Yea exposing ExclusiveLabel as a parameter on the storage class should work for spreading volume replicas across zones from my understanding.

The InclusiveLabel doesn't really do what I would like. Ideally I would like to define at the storage class level that all replicas for the same volume have the same label value, but I don't care what that label value is.

For example say I have 100 racks (rack0, rack1, rack2, ... rack99) of compute and I want to define a storage class which colocates volume replicas within the same rack because that rack has a switch which allows very fast interconnect between nodes on that rack.

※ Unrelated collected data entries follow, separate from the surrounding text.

$ cat src/rtl/spy_delay_chain_probe.sv
// On-chip delay probe: a launch register drives a chain of inverting spy-path stages,
// and a launch/wait/capture FSM checks the selected tap and tallies pass/fail trials.
module spy_delay_chain_probe #(
  parameter int CHAIN_LEN = 50,
  parameter int TAP_W     = 6,
  parameter int WAIT_W    = 8,
  parameter int CNT_W     = 16
) (
  input  logic              clk,
  input  logic              rst,
  input  logic              start,
  input  logic [TAP_W-1:0]  tapSel,
  input  logic [WAIT_W-1:0] waitCycles,
  input  logic [CNT_W-1:0]  numTrials,
  input  logic              invertExpect,
  output logic              busy,
  output logic              done,
  output logic [CNT_W-1:0]  passCount,
  output logic [CNT_W-1:0]  failCount,
  output logic              lastSample
);

  // start is a request with no ready: it is taken only while idle, and any
  // pulse seen in LAUNCH/WAIT/CAPTURE/DONE is dropped, never queued.
  typedef enum logic [2:0] {
    S_IDLE,
    S_LAUNCH,
    S_WAIT,
    S_CAPTURE,
    S_DONE
  } state_t;

  state_t state;
  state_t state_n;

  logic              launch_q;
  logic [TAP_W-1:0]  tap_q;
  logic [WAIT_W-1:0] wait_cfg_q;
  logic [CNT_W-1:0]  trials_cfg_q;
  logic              inv_q;
  logic [WAIT_W-1:0] wait_q;
  logic [CNT_W-1:0]  trial_q;
  logic [CNT_W-1:0]  pass_q;
  logic [CNT_W-1:0]  fail_q;
  logic              sample_q;

  logic [TAP_W-1:0]  tap_clamped;
  logic              tap_value;
  logic              expected;
  logic              last_trial;

  (* keep = 1 *) logic [CHAIN_LEN:0] chain;

  assign chain[0] = launch_q;

  for (genvar i = 0; i < CHAIN_LEN; i++) begin : g_stage
    singlepath_1_spy_p5n u_stage (chain[i+1], chain[i], 1'b0, 1'b0, 1'b1, 1'b0);
  end

  // Selection is compared per tap so the index width need not match the chain depth.
  always_comb begin
    tap_value = 1'b0;
    for (int k = 0; k <= CHAIN_LEN; k++) begin
      if (tap_q == TAP_W'(k)) tap_value = chain[k];
    end
  end

  assign tap_clamped = (tapSel > TAP_W'(CHAIN_LEN)) ? TAP_W'(CHAIN_LEN) : tapSel;
  assign expected    = launch_q ^ tap_q[0] ^ inv_q;
  assign last_trial  = ((trial_q + CNT_W'(1)) == trials_cfg_q);

  always_ff @(posedge clk) begin
    if (rst) state <= S_IDLE;
    else     state <= state_n;
  end

  always_comb begin
    state_n = state;
    case (state)
      S_IDLE:    if (start) state_n = (numTrials == '0) ? S_DONE : S_LAUNCH;
      S_LAUNCH:  state_n = (wait_cfg_q != '0) ? S_WAIT : S_CAPTURE;
      S_WAIT:    if (wait_q == WAIT_W'(1)) state_n = S_CAPTURE;
      S_CAPTURE: state_n = last_trial ? S_DONE : S_LAUNCH;
      S_DONE:    state_n = S_IDLE;
      default:   state_n = S_IDLE;
    endcase
  end

  always_ff @(posedge clk) begin
    if (rst) begin
      launch_q     <= 1'b0;
      tap_q        <= '0;
      wait_cfg_q   <= '0;
      trials_cfg_q <= '0;
      inv_q        <= 1'b0;
      wait_q       <= '0;
      trial_q      <= '0;
      pass_q       <= '0;
      fail_q       <= '0;
      sample_q     <= 1'b0;
    end else begin
      case (state)
        S_IDLE: begin
          if (start) begin
            tap_q        <= tap_clamped;
            wait_cfg_q   <= waitCycles;
            trials_cfg_q <= numTrials;
            inv_q        <= invertExpect;
            trial_q      <= '0;
            pass_q       <= '0;
            fail_q       <= '0;
          end
        end
        S_LAUNCH: begin
          launch_q <= ~launch_q;
          wait_q   <= wait_cfg_q;
        end
        S_WAIT: begin
          wait_q <= wait_q - WAIT_W'(1);
        end
        S_CAPTURE: begin
          sample_q <= tap_value;
          trial_q  <= trial_q + CNT_W'(1);
          if (tap_value == expected) begin
            if (pass_q != '1) pass_q <= pass_q + CNT_W'(1);
          end else begin
            if (fail_q != '1) fail_q <= fail_q + CNT_W'(1);
          end
        end
        default: ;
      endcase
    end
  end

  assign busy       = (state == S_LAUNCH) || (state == S_WAIT) || (state == S_CAPTURE);
  assign done       = (state == S_DONE);
  assign passCount  = pass_q;
  assign failCount  = fail_q;
  assign lastSample = sample_q;

endmodule

// One spy-path cell: forced low/high overrides, otherwise inverts when inv_en
// is set and pass_en is clear; the probe ties it as a plain inverter.
module singlepath_1_spy_p5n (
  output logic y,
  input  logic a,
  input  logic force_lo,
  input  logic force_hi,
  input  logic inv_en,
  input  logic pass_en
);
  always_comb begin
    if (force_lo)      y = 1'b0;
    else if (force_hi) y = 1'b1;
    else               y = a ^ (inv_en & ~pass_en);
  end
endmodule

$ cat config.mk
export PLATFORM = sky130hd
export DESIGN_NAME = spy_delay_chain_probe
export DESIGN_NICKNAME = d
export VERILOG_FILES = /design/src/rtl/spy_delay_chain_probe.sv
export SDC_FILE = /design/constraint.sdc
export NUM_CORES = 1
export LEC_CHECK = 0
export BUFFER_PORTS_ARGS = -buffer_cell sky130_fd_sc_hd__buf_2
export CAP_MARGIN = 20
export CORE_MARGIN = 1.5
export CORE_UTILIZATION = 39
export DETAILED_ROUTE_END_ITERATION = 8
export PLACE_DENSITY_LB_ADDON = 0.2
export SETUP_SLACK_MARGIN = 0.3
export SLEW_MARGIN = 30
export SYNTH_ARGS = -nofsm -noshare
export SYNTH_HDL_FRONTEND = slang
export SYNTH_SLANG_ARGS = --single-unit
$ cat constraint.sdc
create_clock -name clk -period 3 [get_ports clk]
set_input_delay 0.15 -clock clk [delete_from_list [all_inputs] [get_ports clk]]
set_output_delay 0.15 -clock clk [all_outputs]
set_load 0.02 [all_outputs]
Word-level counts from Yosys, hierarchy flattened
Index checks and enable logic that the tools add are counted.

word-level totals
  register bits after elaboration = 92
  input port bits = 34
  logic and storage cells = 164

cells by class
  $add $sub $neg = 4
  order comparisons = 1
  eq/ne operators = 65
  multiplexer cells = 67
  bitwise operators = 3
  reduce and logical (&&, ||, !) cells = 13

operators with widths
  operator                 number
  $eq A6 B6 Y1 const B     19
  $eq A6 B5 Y1 const B     16
  $pmux W16 S2             3
  $mux W16                 5
  $mux W1                  52
  $add A16 B1 Y16 const B  3
  $eq A6 B4 Y1 const B     8
  $ne A16 B16 Y1 const B   2
  $eq A6 B3 Y1 const B     4
  $eq A16 B16 Y1           1
  $logic_not A16 Y1        1
  $pmux W8 S2              1
  $eq A6 B2 Y1 const B     2
  $mux W3                  4
  $ne A2 B2 Y1 const B     6
  $pmux W3 S4              1
  $eq A8 B1 Y1 const B     1
  $reduce_and A4 Y1        2
  $reduce_bool A8 Y1       1
  $sub A8 B1 Y8 const B    1
  $eq A3 B2 Y1 const B     2
  $eq A6 B1 Y1 const B     1
  $gt A6 B6 Y1 const B     1
  $logic_not A6 Y1         1
  10 further kinds         15

Logic depth before layout (Yosys ltp)
  depth after elaboration = 55
  mapped depth = 9
  gate-level depth less buffers = 8

Cells and area by module
A second synthesis with hierarchy kept.

unflattened totals
  cell total of the unflattened synthesis = 924
  area total of the unflattened synthesis = 7318.3 um^2

modules (own cells, without submodules)
  module                 instances  cells each  area an instance (um^2)  seq. area each (um^2)
  spy_delay_chain_probe  1          724         5504.0                   1841.8
  singlepath_1_spy_p5n   50         4           36.3                     0.0

Least setup slack after synthesis
No wires, ideal clock.

  path type = reg-to-reg
  from = reg launch_q
  to = reg pass_q[9] (netlist: passCount[9])
  data arrival time = 2.345 ns
  data required time = 2.930 ns
  slack = 0.584 ns
  cell stages (with the launch flop) = 8
  buffers on the path = 1
  period minus slack after synthesis = 2.416 ns
  cell sequence = dfxtp_1 -> buf_6 -> o21ai_1 -> o22ai_2 -> a31oi_2 -> or3_4 -> or4b_1 -> a21oi_1

between the ends
  longest elaborated chain between the ends = 54
  elaborated cells between the ends (all ways) = 57

RTL lines
  element                                       line  text
  from (decl)                                   36    logic launch_q;
  from (signal assigned)                        115   launch_q <= ~launch_q;
  $mux W1 / $not A1 Y1 (equally long branches)  -
  $mux W1 (50 in a row)                         64    if (tap_q == TAP_W'(k)) tap_value = chain[k];
  $eq A1 B1 Y1 *                                124   if (tap_value == expected) begin
  $ne A2 B2 Y1 (no source line) *               -
  $reduce_and A4 Y1 (no source line) *          -
  to (signal assigned)                          125   if (pass_q != '1) pass_q <= pass_q + CNT_W'(1);
  to (decl)                                     43    logic [CNT_W-1:0] pass_q;

Every way passes the cells marked *; elsewhere a longest branch is shown, timed or not.
A chain may end at the register's enable or synchronous reset.

Worst setup path after layout
  from = reg trial_q[0]
  to = reg state[0]

between the ends
  longest elaborated chain between the ends = 4

RTL lines
  element                 line  text
  from (decl)             42    logic [CNT_W-1:0] trial_q;
  from (signal assigned)  123   trial_q <= trial_q + CNT_W'(1);
  $add A16 B1 Y16         70    assign last_trial = ((trial_q + CNT_W'(1)) == trials_cfg_q);
  $eq A16 B16 Y1          70
  $mux W3                 83    S_CAPTURE: state_n = last_trial ? S_DONE : S_LAUNCH;
  $pmux W3 S4             79    case (state)
  to (signal assigned)    74    else state <= state_n;
  to (decl)               33    state_t state;

No other way between the ends.

==> flow_metrics.env <==
export IMPL_grt_max_degree=42
export IMPL_totalWireLength_mm=12.3
export IMPL_core_sq_mm=0.0120
export IMPL_final_util_pct=46.4
export IMPL_hold_viol=0
export IMPL_cts_tree="built"
export IMPL_syn_area_sq_mm=0.00482
export IMPL_gp_congestion=0.870
export IMPL_whs_ns=0.0400
export IMPL_wl_per_cell_microns=14.6
export IMPL_route_vias_total=4657
export IMPL_cts_buffers=9
export IMPL_clkSlewWorstSetupHoldPaths_ns=0.06
export IMPL_reg2reg_to="state[0]$_SDFFE_PP0P_"
export IMPL_fin_ws_ns=0.652
export IMPL_crit_start="trial_q[0]$_SDFFE_PP0P_"
export IMPL_wl_met1_mm=5.76
export IMPL_drc=0
export IMPL_r2r_slack_ns=0.65
export IMPL_reg2reg_from="trial_q[0]$_SDFFE_PP0P_"
export IMPL_avgSynthCellArea_sq_um=7.60
export IMPL_io_buffers=68
export IMPL_regArea_sq_mm=0.00184
export IMPL_worst_pin_slew_ns=0.549
export IMPL_highest_layer="met4"
export IMPL_rows=40
export IMPL_io_pins=69
export IMPL_overflow=0
export IMPL_end_kind="flip-flop"
export IMPL_multi_input_area_sq_mm=0.00281
export IMPL_diodes=0
export IMPL_hpwl_mm=8.66
export IMPL_ant_nets=0
export IMPL_clockBufferDepth=2
export IMPL_finalSetupViolCount=0
export IMPL_grt_antenna_before_repair=0
export IMPL_ctsHoldBuffers=0
export IMPL_fin_crit_sh_pct=78.3
export IMPL_yosysWarnings=0
export IMPL_start_util_pct=40.1
export IMPL_rsz0062_at_grt="no"
export IMPL_fin_crit_ns=2.35
export IMPL_fin_nets=725
export IMPL_die_width_microns=114
export IMPL_crit_arrival_ns=2.59
export IMPL_max_slew_margin_pct=63.4
export IMPL_routed_via_density=5.56
export IMPL_power_density_mw_per_mm2=574
export IMPL_syn_inst=634
export IMPL_cts_sink_count=92
export IMPL_reg2regPathDepth=8
export IMPL_grt_pass1_wl_mm=20.7
export IMPL_finalSetupTns_ns=0
export IMPL_synth_nets=673
export IMPL_fmax_ghz=0.426
export IMPL_area_growth_pct=15.7
export IMPL_endpoint="state[0]$_SDFFE_PP0P_"
export IMPL_hp_class="in2reg"
export IMPL_cap_violations=0
export IMPL_chipHeight_microns=114
export IMPL_clock_latency_ns=0.35
export IMPL_grt_pass1_vias=4323
export IMPL_dieArea_sq_mm=0.0130
export IMPL_critical_path_class="reg2reg"
export IMPL_place_ws_ns=0.688
export IMPL_slew_viol_final=0
export IMPL_route_met3_wl_microns=566
export IMPL_dr_wl_met2_mm=5.71
export IMPL_crit_required_ns=3.24
export IMPL_cts_resized=0
export IMPL_status="finished, final reports clean"
export IMPL_dr_pass1_iters=4
export IMPL_drive_gt1_share_pct=15.5
export IMPL_htreeDepth=3
export IMPL_crit_fanout=8
export IMPL_drtIter0Drc=259
export IMPL_fin_skew_ns=0.00453
export IMPL_nFillCells=1230
export IMPL_p_leak_nw=2.04
export IMPL_cts_setup_buffers=0
export IMPL_grt_usage_pct=19.8
export IMPL_irDropWorstVdd_mv=0.433
export IMPL_startpoint_type="flip-flop"
export IMPL_cts_root_buf="clkbuf_16"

With my understanding of Inclusivelabel I would have to create a storage class for each and every rack to colocate replicas on those racks.

Going back to my previous example this is how I would imagine the storage class would look like for colocating volume replicas on the same zone (rack):

 cat <<EOF | kubectl create -f -
apiVersion: storage.k8s.io/v1
kind: StorageClass
metadata:
  name: mayastor-3-rack-affinity
parameters:
  ioTimeout: "30"
  protocol: nvmf
  repl: "3"
  topologyAffinityKey: "rack"
provisioner: io.openebs.csi-mayastor
EOF

but if topologyAffinityKey maps to Inclusivelabel the replicas could be placed in any pool with the rack label. wheareas we want to have replicas be placed in any pool which share the same value of the rack label.

sinhaashish commented 9 months ago

Hi @elias-dbx We have discussed the approach and finalised the below.

The Storage class will have nodeTopologyAffinity, nodeTopologySpread and nodeInclusion , This will decide the node topology.

For pool we need to have poolTopologyAffinity and poolTopologySpread and these labels will be present in the disk pool.

nodeTopologyAffinity: "rack: A"  <- key: val it's the same as our current inclusion list!
replica1: "rack: A"
replica2: "rack: A"

nodeTopologyAffinity: "rack"
replica1: "rack: A"    <- A determined at creation time
replica2: "rack: A"

nodeInclusion: "rack"
replica1: "rack: A" | "rack: B" <- If replica1 goes to rack:A the replica2 goes to rack: A 
replica2: "rack: A" | "rack: B" <- If replica1 goes to rack:B the replica2 goes to rack: B

nodeTopologySpread: "rack"  <- exclusion list
replica1: "rack: A"
replica2: "rack: B"

poolTopologyAffinity: "performance: Gold"
replica1: "performance: Gold"
replica2: "performance: Gold"

poolTopologySpread: "storage: Hot". 
replica1: "storage: Cold"
replica2: "storage: Warm"
elias-dbx commented 9 months ago

that looks perfect!

iceman91176 commented 3 months ago

Hi, any news about this ? When can expect this feature ? Thank you.

orville-wright commented 3 months ago

Hi @iceman91176 I run Product Mgmt and Strategy for openEBS (See Maintainers Leadership team here: https://github.com/openebs/community?tab=readme-ov-file#project-leadership-team).

We've just frozen the v4.1 dev train and are building the v4.1 RC now. The first implementation of the Topology Aware Replication feature is planed for the v4.1 release. Thanks to great design feedback from @elias-dbx. We hope to drop v4.1 in the next couple of weeks. So... you should see it very soon. No guarantees on a final date, but the RC is being built right now.